* _YOUR GOAL_: How do the lines below between the ones holding "nor2_1 | 4 | 15.01 |" and "o31ai_1 | 2 | 15.01 |", inclusive, read? Give them again exactly, with no other lines.

[Dataset entries]
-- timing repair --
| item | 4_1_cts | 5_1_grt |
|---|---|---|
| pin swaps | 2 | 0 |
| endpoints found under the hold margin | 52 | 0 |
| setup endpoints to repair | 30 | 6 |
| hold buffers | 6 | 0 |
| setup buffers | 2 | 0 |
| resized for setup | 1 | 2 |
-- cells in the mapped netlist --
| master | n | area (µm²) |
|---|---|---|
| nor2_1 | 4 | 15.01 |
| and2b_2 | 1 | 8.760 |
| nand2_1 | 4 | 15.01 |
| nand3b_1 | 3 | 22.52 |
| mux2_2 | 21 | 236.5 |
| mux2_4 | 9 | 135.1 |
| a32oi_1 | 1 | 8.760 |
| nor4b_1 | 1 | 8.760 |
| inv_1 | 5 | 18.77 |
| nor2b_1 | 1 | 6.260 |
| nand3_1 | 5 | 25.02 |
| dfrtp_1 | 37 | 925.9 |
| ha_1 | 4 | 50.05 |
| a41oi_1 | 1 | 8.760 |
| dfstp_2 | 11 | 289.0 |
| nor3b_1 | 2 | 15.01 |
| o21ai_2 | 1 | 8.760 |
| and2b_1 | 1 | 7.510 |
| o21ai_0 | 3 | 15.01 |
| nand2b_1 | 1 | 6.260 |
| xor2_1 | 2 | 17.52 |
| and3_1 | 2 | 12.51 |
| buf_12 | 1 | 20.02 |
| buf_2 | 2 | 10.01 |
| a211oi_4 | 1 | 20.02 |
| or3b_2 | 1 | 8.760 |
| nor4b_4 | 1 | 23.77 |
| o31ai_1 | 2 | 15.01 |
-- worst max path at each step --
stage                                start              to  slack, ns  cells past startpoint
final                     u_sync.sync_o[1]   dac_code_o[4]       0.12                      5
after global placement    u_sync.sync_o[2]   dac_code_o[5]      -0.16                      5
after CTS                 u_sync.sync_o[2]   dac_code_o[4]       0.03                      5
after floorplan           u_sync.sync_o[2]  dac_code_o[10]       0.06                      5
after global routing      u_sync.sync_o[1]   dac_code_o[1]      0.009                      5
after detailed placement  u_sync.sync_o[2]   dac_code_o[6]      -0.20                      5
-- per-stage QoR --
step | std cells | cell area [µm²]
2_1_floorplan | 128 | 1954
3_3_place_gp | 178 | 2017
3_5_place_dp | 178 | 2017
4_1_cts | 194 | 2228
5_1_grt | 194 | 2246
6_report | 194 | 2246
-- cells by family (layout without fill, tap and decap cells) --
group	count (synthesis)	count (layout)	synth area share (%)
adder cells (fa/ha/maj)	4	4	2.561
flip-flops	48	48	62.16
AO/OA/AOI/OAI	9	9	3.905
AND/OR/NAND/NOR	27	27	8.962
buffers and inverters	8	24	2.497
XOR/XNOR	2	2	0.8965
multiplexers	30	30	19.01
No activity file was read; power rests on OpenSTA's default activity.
--- src/rtl/mps_pkg.sv ---
// package for the motor protection supervisor: constants, carriers, states
// assumes one 40 MHz clock and comparator flags already digitised
package mps_pkg;

   localparam int CLK_HZ = 40000000;
   localparam int TICK_TIME_US = 1000;
   localparam int TICK_CYCLES = (CLK_HZ / 1000000) * TICK_TIME_US;
   localparam int LOCK_TIME_MS = 500;
   localparam int AUTO_RELEASE_MS = 5000;
   localparam logic [12:0] LOCK_TICKS = 13'(LOCK_TIME_MS * 1000 / TICK_TIME_US);
   localparam logic [12:0] RELEASE_TICKS = 13'(AUTO_RELEASE_MS * 1000 / TICK_TIME_US);

   localparam logic [7:0] ADDR_CTRL = 8'h00;
   localparam logic [7:0] ADDR_STATUS = 8'h04;
   localparam logic [7:0] ADDR_IRQ_STATUS = 8'h08;
   localparam logic [7:0] ADDR_IRQ_MASK = 8'h0c;

   localparam int CTRL_FORCE_BRAKE = 0;
   localparam int CTRL_LOCK_ENABLE = 1;
   localparam logic [1:0] CTRL_RESET = 2'h2;

   localparam int EV_LOW_SUPPLY_LOCKOUT = 0;
   localparam int EV_HIGH_SUPPLY_LOCKOUT = 1;
   localparam int EV_OCP = 2;
   localparam int EV_LOCK = 3;
   localparam int EV_THERMAL = 4;
   localparam int EV_WIDTH = 5;
   localparam logic [4:0] MASK_RESET = 5'h00;

   localparam logic [1:0] HTRANS_NONSEQ = 2'h2;

   typedef enum logic {
      MPS_RUN = 1'b0,
      MPS_LOCKED = 1'b1
   } mps_lock_state_t;

   typedef struct packed {
      logic supply_at_or_below_low;
      logic supply_at_or_above_release;
      logic high_supply_lockout;
      logic overcurrent_guard;
      logic temp_above_trip;
      logic temp_below_release;
   } mps_sense_t;

   typedef struct packed {
      logic [2:0] upper_on;
      logic [2:0] lower_on;
   } mps_bridge_t;

endpackage

--- src/rtl/mps_supervisor.sv ---
// protection supervisor: bridge override, lock latch, ahb-lite registers
// assumes all inputs synchronous to hclk; one ahb-lite slave, zero wait states
//
// Local design decisions: the address map and the AHB-Lite interface to the registers.
`timescale 1ns/100ps
module mps_supervisor
#(
   parameter int TICK_CYCLES = mps_pkg::TICK_CYCLES
)
(
   input wire logic hclk,
   input wire logic hresetn,
   input wire logic hsel,
   input wire logic [31:0] haddr,
   input wire logic [1:0] htrans,
   input wire logic hwrite,
   input wire logic [2:0] hsize,
   input wire logic [31:0] hwdata,
   input wire logic hready,
   output logic [31:0] hrdata,
   output logic hreadyout,
   output logic hresp,
   input wire mps_pkg::mps_sense_t sense,
   input wire logic hall_differential,
   input wire logic sleep,
   input wire logic lock_release_select,
   input wire logic rotation_direction,
   input wire logic brake_command,
   input wire logic speed_pwm_mode,
   input wire logic speed_command_pwm_low,
   input wire logic speed_command_dc_low,
   input wire mps_pkg::mps_bridge_t drive_request,
   output mps_pkg::mps_bridge_t bridge,
   output logic irq
);

   typedef struct packed {
      logic [15:0] prescale;
      logic [12:0] hall_ticks;
      logic [12:0] lock_ticks;
      mps_pkg::mps_lock_state_t lock_state;
      logic low_supply_lockout;
      logic thermal_off;
      logic hall_prev;
      logic dir_prev;
      logic high_supply_lockout_prev;
      logic ocp_prev;
      logic [1:0] ctrl;
      logic [4:0] irq_status;
      logic [4:0] irq_mask;
      logic wr_pending;
      logic [7:0] wr_addr;
      logic [31:0] rdata;
      mps_pkg::mps_bridge_t bridge;
      logic irq;
   } mps_state_t;

   mps_state_t s;
   mps_state_t next_s;

   function automatic logic reg_hit(input logic [31:0] addr, input logic [7:0] offset);
      reg_hit = (addr[7:0] == offset) && (addr[31:8] == 24'h000000);
   endfunction

   logic tick;
   logic hall_fall;
   logic dir_change;
   logic speed_low;
   logic auto_release;
   logic forced_release;
   logic lock_declare;
   logic brake_active;
   logic addr_phase;
   logic [4:0] events;
   logic [31:0] status_word;

   always_comb
   begin
      next_s = s;
      // prescaler gives a one-cycle enable per millisecond
      tick = (s.prescale == 16'(TICK_CYCLES - 1));
      next_s.prescale = tick ? 16'h0000 : s.prescale + 16'h0001;

      hall_fall = s.hall_prev & ~hall_differential;
      dir_change = s.dir_prev ^ rotation_direction;
      speed_low = speed_pwm_mode ? speed_command_pwm_low : speed_command_dc_low;
      next_s.hall_prev = hall_differential;
      next_s.dir_prev = rotation_direction;
      next_s.high_supply_lockout_prev = sense.high_supply_lockout;
      next_s.ocp_prev = sense.overcurrent_guard;

      // low supply lockout with hysteresis
      if (sense.supply_at_or_below_low)
      begin
         next_s.low_supply_lockout = 1'b1;
      end
      else if (sense.supply_at_or_above_release)
      begin
         next_s.low_supply_lockout = 1'b0;
      end

      // thermal latch with hysteresis
      if (sense.temp_above_trip)
      begin
         next_s.thermal_off = 1'b1;
      end
      else if (sense.temp_below_release)
      begin
         next_s.thermal_off = 1'b0;
      end

      forced_release = sleep | s.low_supply_lockout;
      auto_release = ~lock_release_select
         & ((s.lock_ticks >= mps_pkg::RELEASE_TICKS)
         | hall_fall
         | speed_low
         | dir_change
         | brake_command);
      lock_declare = 1'b0;

      case (s.lock_state)
         mps_pkg::MPS_RUN:
         begin
            next_s.lock_ticks = 13'h0000;
            if (hall_fall || forced_release || !s.ctrl[mps_pkg::CTRL_LOCK_ENABLE])
            begin
               next_s.hall_ticks = 13'h0000;
            end
            else if (s.hall_ticks >= mps_pkg::LOCK_TICKS)
            begin
               lock_declare = 1'b1;
               next_s.lock_state = mps_pkg::MPS_LOCKED;
            end
            else if (tick)
            begin
               next_s.hall_ticks = s.hall_ticks + 13'h0001;
            end
         end
         mps_pkg::MPS_LOCKED:
         begin
            if (forced_release || auto_release)
            begin
               next_s.lock_state = mps_pkg::MPS_RUN;
               next_s.hall_ticks = 13'h0000;
            end
            else if (tick && s.lock_ticks < mps_pkg::RELEASE_TICKS)
            begin
               next_s.lock_ticks = s.lock_ticks + 13'h0001;
            end
         end
         default:
         begin
            next_s.lock_state = mps_pkg::MPS_RUN;
         end
      endcase

      brake_active = s.low_supply_lockout
         | sense.high_supply_lockout
         | sense.overcurrent_guard
         | (s.lock_state == mps_pkg::MPS_LOCKED)
         | s.ctrl[mps_pkg::CTRL_FORCE_BRAKE];

      if (s.thermal_off)
      begin
         next_s.bridge = '0;
      end
      else if (brake_active)
      begin
         next_s.bridge.upper_on = 3'h0;
         next_s.bridge.lower_on = 3'h7;
      end
      else
      begin
         next_s.bridge = drive_request;
      end

      events = '0;
      events[mps_pkg::EV_LOW_SUPPLY_LOCKOUT] = next_s.low_supply_lockout & ~s.low_supply_lockout;
      events[mps_pkg::EV_HIGH_SUPPLY_LOCKOUT] = sense.high_supply_lockout & ~s.high_supply_lockout_prev;
      events[mps_pkg::EV_OCP] = sense.overcurrent_guard & ~s.ocp_prev;
      events[mps_pkg::EV_LOCK] = lock_declare;
      events[mps_pkg::EV_THERMAL] = next_s.thermal_off & ~s.thermal_off;

      status_word = '0;
      status_word[0] = s.low_supply_lockout;
      status_word[1] = sense.high_supply_lockout;
      status_word[2] = sense.overcurrent_guard;
      status_word[3] = (s.lock_state == mps_pkg::MPS_LOCKED);
      status_word[4] = s.thermal_off;
      status_word[5] = brake_active;
      status_word[6] = lock_release_select;

      // ahb-lite: write data taken in data phase, read data set up at address phase end
      addr_phase = hsel & hready & (htrans == mps_pkg::HTRANS_NONSEQ);
      next_s.wr_pending = addr_phase & hwrite & (haddr[31:8] == 24'h000000);
      next_s.wr_addr = haddr[7:0];
      next_s.rdata = 32'h00000000;
      if (s.wr_pending)
      begin
         if (s.wr_addr == mps_pkg::ADDR_CTRL)
         begin
            next_s.ctrl = hwdata[1:0];
         end
         if (s.wr_addr == mps_pkg::ADDR_IRQ_MASK)
         begin
            next_s.irq_mask = hwdata[4:0];
         end
      end
      if (addr_phase && !hwrite)
      begin
         if (reg_hit(haddr, mps_pkg::ADDR_CTRL))
         begin
            next_s.rdata = {30'h00000000, s.ctrl};
         end
         if (reg_hit(haddr, mps_pkg::ADDR_STATUS))
         begin
            next_s.rdata = status_word;
         end
         if (reg_hit(haddr, mps_pkg::ADDR_IRQ_STATUS))
         begin
            next_s.rdata = {27'h0000000, s.irq_status};
            next_s.irq_status = 5'h00;
         end
         if (reg_hit(haddr, mps_pkg::ADDR_IRQ_MASK))
         begin
            next_s.rdata = {27'h0000000, s.irq_mask};
         end
      end
      // a new event wins over the read clear
      next_s.irq_status = next_s.irq_status | events;
      next_s.irq = |(next_s.irq_status & next_s.irq_mask);
   end

   always_ff @(posedge hclk or negedge hresetn)
   begin
      if (!hresetn)
      begin
         s <= '0;
         s.ctrl <= mps_pkg::CTRL_RESET;
         s.irq_mask <= mps_pkg::MASK_RESET;
         s.lock_state <= mps_pkg::MPS_RUN;
      end
      else
      begin
         s <= next_s;
      end
   end

   assign hrdata = s.rdata;
   assign hreadyout = 1'b1;
   assign hresp = 1'b0;
   assign bridge = s.bridge;
   assign irq = s.irq;

endmodule

--- config.mk ---
export PLATFORM = sky130hd
export DESIGN_NAME = mps_supervisor
export DESIGN_NICKNAME = d
export VERILOG_FILES = /design/src/rtl/mps_pkg.sv /design/src/rtl/mps_supervisor.sv
export SDC_FILE = /design/constraint.sdc
export NUM_CORES = 1
export LEC_CHECK = 0
export ABC_AREA = 1
export ABC_CLOCK_PERIOD_IN_PS = 1900
export BUFFER_PORTS_ARGS = -buffer_cell sky130_fd_sc_hd__buf_2
export CORE_ASPECT_RATIO = 2
export CORE_MARGIN = 4
export CORE_UTILIZATION = 33
export CTS_CLUSTER_SIZE = 20
export DETAILED_ROUTE_END_ITERATION = 16
export PLACE_DENSITY_LB_ADDON = 0.25
export SKIP_CTS_REPAIR_TIMING = 1
export SYNTH_ARGS = -nofsm -noshare
export SYNTH_HDL_FRONTEND = slang
export SYNTH_SLANG_ARGS = --single-unit
--- constraint.sdc ---
create_clock -name hclk -period 1.9 [get_ports hclk]
set_clock_uncertainty 0.1 [all_clocks]
set_input_delay 0.19 -clock hclk [delete_from_list [all_inputs] [get_ports hclk]]
set_output_delay 0.19 -clock hclk [all_outputs]
set_load 0.005 [all_outputs]
==> results.md, run 1 <==
* Outcome: finished, violations left
* Failing checks: negative hold slack
* TritonRoute pass-1 iters at 4
* Number of synthesized flops with an enable pin at 0
* Netlist cell types at between 40 and 50
* Initial antenna violation count at 0
* Average size of a mapped cell at between 7 and 8 um2
* Crit Path Class: flip-flop to flip-flop
* Worst flop-to-flop path endpoint: s[72]$_DFFE_PN0P_
* Yosys top cell by area: dfrtp_1
* Mapped Area at about 0.0046 mm2
* Worst vdd ir at approximately 0.00042 V
* Placed cell count at 816
* Synth Warn # at 0
* Core area at around 0.014 mm2
* Max-cap violation count at 0
* Worst-Skew Late Latency at 350 ps
* Tmin final at between 1500 and 2000 ps
* Pin count of the biggest net entering global routing at 40
* RSZ-0062 raised after global routing: yes
* Post-synth top area share at 45.5%
* DRC at 0
* Hold Path End: bridge[2]$_DFF_PN0_
* Async set or reset register ratio after synthesis at between 90% and 100%
* Crit path DAT at between 2000 and 2500 ps
* Placed inst area at roughly 0.0051 mm2
* Reg clk slew, reported paths at 70 ps
* ANT nets after route at 0
* GRT overflow at 0
* Root buffer cell: clkbuf_16
* Clock Sinks at between 80 and 90
* Vias at just over 4000
* Beginning of the worst hold path: drive_request[2]
* Initial core utilization at 33.8%
* Worst-path maximum fanout at 5
* Share of cells above drive strength 1 at 24.3%
* Vias in the first global route at roughly 4000
* R2R cell count at 11
* Post-synthesis sequential area ratio at between 40% and 50%
* Clock Path Buffers at 2
* Top Ports at approximately 140
* Hold depth at 3
* Post-route cell area at ~0.0058 mm2
* Required time of the critical path at roughly 2100 ps
* Number of port buffers at just under 80
* Hold Crit Class: primary input to flip-flop
* Overall Power at between 0.003 and 0.004 W
* Post-route non-filler standard cell count at between 800 and 900
* FF+latch count, synth at between 80 and 90
* Top FF cell, synth: dfrtp_1
* Top cells by area, synth: dfrtp_1, nand2_1, buf_4
* Cell Pwr Density at 672 mW/mm2
* Final RePlAce weighted congestion at 0.895
* Pins over their slew limit at 0
* CTS tree: yes
* Rows at 60
* H-tree levels at 3
* R2r startpoint: s[93]$_DFF_PN0_
* CP Launch Type: flip-flop
* First-pass GRT wire length at around 18000 um
* Die W at roughly 91 um
* Tcrit/Tclk final at around 99%
* Avg WL per Cell at roughly 13 um
* CTS buffer count at 9
* Nets@finish at approximately 800
* Final Core Density at between 40% and 50%
* Final Hold Vio Count at 1
* DR vias/cell at roughly 4.7
* Worst setup startpoint: s[93]$_DFF_PN0_
* Max Clk Rate at 0.530 GHz
* Die Ht at 174 um
* Die Area at 0.0159 mm2
* DPL Wire Length at ~8700 um
* CP Capture Type: flip-flop
* R2R setup slack at 10 ps
* Post-Synthesis Cells at ~570
* ANT cells at 0
* Area grow syn2layout at 27.5%
* Drt initial violations at around 110
* Post-Route WL at roughly 12000 um
* Setup violators final at 0
* Leakage at between 3 and 4 nW
* Final hold slack at -15.0 ps
* GRT Util Overall at about 14%
[synth_stat cells (2+ instances only)]
cell,number
buf_4,41
a21oi_1,9
o211ai_1,2
conb_1,2
nor2_2,2
mux2_2,2
xor2_1,12
buf_2,3
dfrtp_1,83
nor3b_1,3
nor4_1,3
a31oi_1,3
xnor2_1,3
nand2_1,137
nand4_1,12
ha_1,5
nor2_4,3
nand2_4,2
nor2_1,81
or2_1,2
o21ai_0,18
nor3_1,12
o21ai_1,2
nand3_1,45
inv_1,67
[layout by cell type, fill, tap and decap left out, types with 5 or more instances in the layout]
cell type / count
nand2_1: 127
dfrtp_1: 83
buf_2: 76
nor2_1: 75
inv_1: 64
nand3_1: 44
buf_4: 35
conb_1: 27
dlygate4sd3_1: 24
o21ai_0: 17
nand4_1: 12
nor3_1: 12
xor2_1: 12
nand2_2: 10
a21oi_1: 9
clkbuf_16: 9
nor2_4: 6
nor2_2: 5
inv_6: 5
[registers in the layout (all words and copies together) (netlist names)]
| signal | cells |
|---|---|
| hrdata | 7 |
| bridge | 6 |
| irq | 1 |
| s | 70 |
[layout make-up]
class	count	area (um2)
inverter	68	255
clock buffer	9	225
multi-input combinational	402	2040
timing repair buffer	137	923
fill	1346	7690
sequential	84	2100
tap	155	194
clock inverter	7	78.8
[routing by layer]
layer	wire length [um]	GRT usage [%]	part of all wire, %	up-vias
met3	575	2.99	5.0	31
met5	0	0	0	-
li1	-	-	-	2012
met2	6420	27.3	56	139
met4	376	7.05	3.3	0
met1	4150	14.8	36	1897
[cells by family after synthesis]
family,Yosys count,share of synthesized area (%)
xor gates and xnor gates,15,2.88
AOI/OAI and AO/OA,42,5.57
DFF,84,46.1
other,2,0.165
buffers and inverters,116,13.6
muxes,2,0.494
and+or+nand+nor,308,29.8
adders and majority gates,5,1.37
[how the worst max path moves through the flow]
stage                     cells after the start                end  slack (ps)
final                                        11  s[72]$_DFFE_PN0P_          10
after floorplan                              10  s[89]$_DFFE_PN0P_         190
after global placement                        9   s[106]$_DFF_PN0_          20
after detailed placement                      9   s[106]$_DFF_PN0_         -30
after CTS                                    11  s[72]$_DFFE_PN0P_         -50
after global routing                         11  s[72]$_DFFE_PN0P_        -130
[worst max-delay path: stages (launching register included)]
cell	delay [ps]
dfrtp_1	360
ha_2	180
nand2_1	80
inv_2	70
nand3_2	100
nor2_4	170
nand2_4	90
nor2_4	180
nand3_4	190
nand2_4	170
nand2_1	70
nand2_1	50
[stage by stage]
| stage | TNS (ps) | setup WS [ps] |
|---|---|---|
| 3_3_place_gp | 0 | 16.8 |
| 5_1_grt | -1470 | -129 |
| 6_report | 0 | 12.9 |
| 2_1_floorplan | 0 | 188 |
| 3_5_place_dp | -94.2 | -27.2 |
| 4_1_cts | -531 | -52.4 |
[power breakdown]
group | internal, W | switching [W] | leakage [nW]
sequential | 0.00181 | 0.0000145 | 1.07
combinational | 0.000124 | 0.000142 | 1.78
clock | 0.00104 | 0.000780 | 0.152
(Power assumes the default switching activity.)
==> inputs of run 2 (changes only) <==
--- a/config.mk
+++ b/config.mk
@@ -6,14 +6,13 @@
 export NUM_CORES = 1
 export LEC_CHECK = 0
 export ABC_AREA = 1
-export ABC_CLOCK_PERIOD_IN_PS = 1900
+export ABC_CLOCK_PERIOD_IN_PS = 2400
 export BUFFER_PORTS_ARGS = -buffer_cell sky130_fd_sc_hd__buf_2
 export CORE_ASPECT_RATIO = 2
 export CORE_MARGIN = 4
 export CORE_UTILIZATION = 33
 export CTS_CLUSTER_SIZE = 20
 export DETAILED_ROUTE_END_ITERATION = 16
-export PLACE_DENSITY_LB_ADDON = 0.25
 export SKIP_CTS_REPAIR_TIMING = 1
 export SYNTH_ARGS = -nofsm -noshare
 export SYNTH_HDL_FRONTEND = slang
==> constraint.sdc (replaced) <==
create_clock -name hclk -period 2.4 [get_ports hclk]
set_clock_uncertainty 0.1 [all_clocks]
set_input_delay 0.24 -clock hclk [delete_from_list [all_inputs] [get_ports hclk]]
set_output_delay 0.24 -clock hclk [all_outputs]
set_load 0.02 [all_outputs]
==> run 2 against run 1 <==
  * The flow still finishes with violations (negative hold slack)
  * Sequential share of layout area is 3.1 points higher
  * Via count is 4.7% lower
  * Register-to-register slack better by 320 ps
  * Combinational power is 19% lower
  * Clock-buffer cell count is 2 higher
  * Power is 22% lower
  * Final area is 7.8% lower
  * Flip-flop and latch count stayed put
  * Non-clock buffer count is 40 lower
==> results.md, run 2 (synthesis gave the netlist of run 1 again) <==
* Vias at 3888 (was 4079)
* DRC at 0 (unchanged)
* Worst-Skew Late Latency at 340 ps (was 350 ps)
* Pin count of the biggest net entering global routing at 48 (was 40)
* Post-route cell area at 0.00537 mm2 (was 0.00582 mm2)
* Post-route setup slack at 271 ps (was 12.9 ps)
* Core area at 0.0135 mm2 (unchanged)
* Die Ht at 174 um (unchanged)
* First-pass GRT wire length at 17500 um (was 18300 um)
* Max Clk Rate at about 0.47 GHz
* Filler cell count in the final layout at 1410 (was 1346)
* Failing checks: negative hold slack (unchanged)
* Number of port buffers at 77 (unchanged)
* Root buffer cell: clkbuf_16 (unchanged)
* Final Hold Vio Count at 1 (unchanged)
* Setup_tns at 0 ps (unchanged)
* Switch Pwr at 0.000718 W (was 0.000936 W)
* Setup violators final at 0 (unchanged)
* Hold depth at 2 (was 3)
* Die W at 91.1 um (unchanged)
* Hold Crit Class: primary input to flip-flop (unchanged)
* Post-route non-filler standard cell count at 819 (was 862)
* Share of cells above drive strength 1 at 17.5% (was 24.3%)
* Int Pwr at 0.00232 W (was 0.00298 W)
* Hold Path End: s[64]$_DFF_PN0_ (was bridge[2]$_DFF_PN0_)
* Beginning of the worst hold path: sense[0] (was drive_request[2])
* Final hold slack at -10.8 ps (was -15.0 ps)
* Die Area at 0.0159 mm2 (unchanged)
* DR vias/cell at 4.75 (was 4.73)
* R2R cell count at 10 (was 11)
* Slew @ Worst Pin at slightly above 600 ps
* Clock Sinks at 84 (unchanged)
* Commonest cells after routing, fill and taps aside: nand2_1, dfrtp_1, nor2_1 (was nand2_1, dfrtp_1, buf_2)
* Max-cap violation count at 0 (unchanged)
* Crit Path Class: primary input to flip-flop (was flip-flop to flip-flop)
* Largest register by flop count: s (unchanged)
* ANT cells at 0 (unchanged)
* Initial core utilization at 33.8% (unchanged)
* R2r startpoint: s[93]$_DFF_PN0_ (unchanged)
* Crit path DAT at 2250 ps (was 2070 ps)
* Required time of the critical path at 2520 ps (was 2080 ps)
* Worst flop-to-flop path endpoint: s[88]$_DFFE_PN0P_ (was s[72]$_DFFE_PN0P_)
* Area grow syn2layout at 17.6% (was 27.5%)
* CP Launch Type: primary input (was flip-flop)
* Worst vdd ir at 0.000339 V (was 0.000422 V)
* Vias in the first global route at 3797 (was 3992)
* ANT nets after route at 0 (unchanged)
* Placed cell count at 789 (was 816)
* Initial antenna violation count at 0 (unchanged)
* RSZ-0062 raised after global routing: no (was yes)
* Top Ports at 135 (unchanged)
* Avg WL per Cell at 12.9 um (was 13.4 um)
* Area of the multi-input gates at 0.00193 mm2 (was 0.00204 mm2)
* Final RePlAce weighted congestion at 0.885 (was 0.895)
* Relative slew slack at 58.8%
* Drt initial violations at 155 (was 111)
* Nets@finish at 758 (was 801)
* TritonRoute pass-1 iters at 4 (unchanged)
* Reg clk slew, reported paths at 60 ps (was 70 ps)
* GRT Util Overall at 13.6% (was 14.5%)
* Register area at 0.00210 mm2 (unchanged)
* Tmin final at between 2000 and 2500 ps
* Outcome: finished, violations left (unchanged)
* Cell Pwr Density at 567 mW/mm2 (was 672 mW/mm2)
* Sw Ratio at 23.6% (was 23.9%)
* Tcrit/Tclk final at 88.7%
* R2R setup slack at 330 ps (was 10 ps)
* Max reg flops at 70 (unchanged)
* Commonest non-fill, non-tap cell in the layout: nand2_1 (unchanged)
* CTS tree: yes (unchanged)
* H-tree levels at 3 (unchanged)
* CTS buffer count at 9 (unchanged)
* Clock Path Buffers at 2 (unchanged)
* CP Capture Type: flip-flop (unchanged)
* Leakage at 2.78 nW (was 3.00 nW)
* Overall Power at 0.00304 W (was 0.00391 W)
* DPL Wire Length at 8110 um (was 8700 um)
* Sequential power share at 47.5% (was 46.7%)
* Rows at 60 (unchanged)
* Post-Route WL at 10600 um (was 11500 um)
* Pins over their slew limit at 0 (unchanged)
* Worst slack, placed at 334 ps (was -27.2 ps)
* Worst-path maximum fanout at 4 (was 5)
* Placed inst area at 0.00493 mm2 (was 0.00514 mm2)
* Clk pwr share at 45.4% (was 46.5%)
* GRT overflow at 0 (unchanged)
* Power share of the combinational group at 7.1% (was 6.8%)
run 2: worst max-delay path by stage:
stage	startpoint	cells past startpoint	to
floorplan	s[93]$_DFF_PN0_	10	s[89]$_DFFE_PN0P_
global placement	s[93]$_DFF_PN0_	10	s[90]$_DFFE_PN0P_
detailed placement	s[93]$_DFF_PN0_	10	s[88]$_DFFE_PN0P_
CTS	s[93]$_DFF_PN0_	10	s[80]$_DFFE_PN0P_
global route	s[93]$_DFF_PN0_	10	s[87]$_DFFE_PN0P_
finish	haddr[1]	8	hrdata[0]$_DFF_PN0_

* _RESULT_:
| nor2_1 | 4 | 15.01 |
| and2b_2 | 1 | 8.760 |
| nand2_1 | 4 | 15.01 |
| nand3b_1 | 3 | 22.52 |
| mux2_2 | 21 | 236.5 |
| mux2_4 | 9 | 135.1 |
| a32oi_1 | 1 | 8.760 |
| nor4b_1 | 1 | 8.760 |
| inv_1 | 5 | 18.77 |
| nor2b_1 | 1 | 6.260 |
| nand3_1 | 5 | 25.02 |
| dfrtp_1 | 37 | 925.9 |
| ha_1 | 4 | 50.05 |
| a41oi_1 | 1 | 8.760 |
| dfstp_2 | 11 | 289.0 |
| nor3b_1 | 2 | 15.01 |
| o21ai_2 | 1 | 8.760 |
| and2b_1 | 1 | 7.510 |
| o21ai_0 | 3 | 15.01 |
| nand2b_1 | 1 | 6.260 |
| xor2_1 | 2 | 17.52 |
| and3_1 | 2 | 12.51 |
| buf_12 | 1 | 20.02 |
| buf_2 | 2 | 10.01 |
| a211oi_4 | 1 | 20.02 |
| or3b_2 | 1 | 8.760 |
| nor4b_4 | 1 | 23.77 |
| o31ai_1 | 2 | 15.01 |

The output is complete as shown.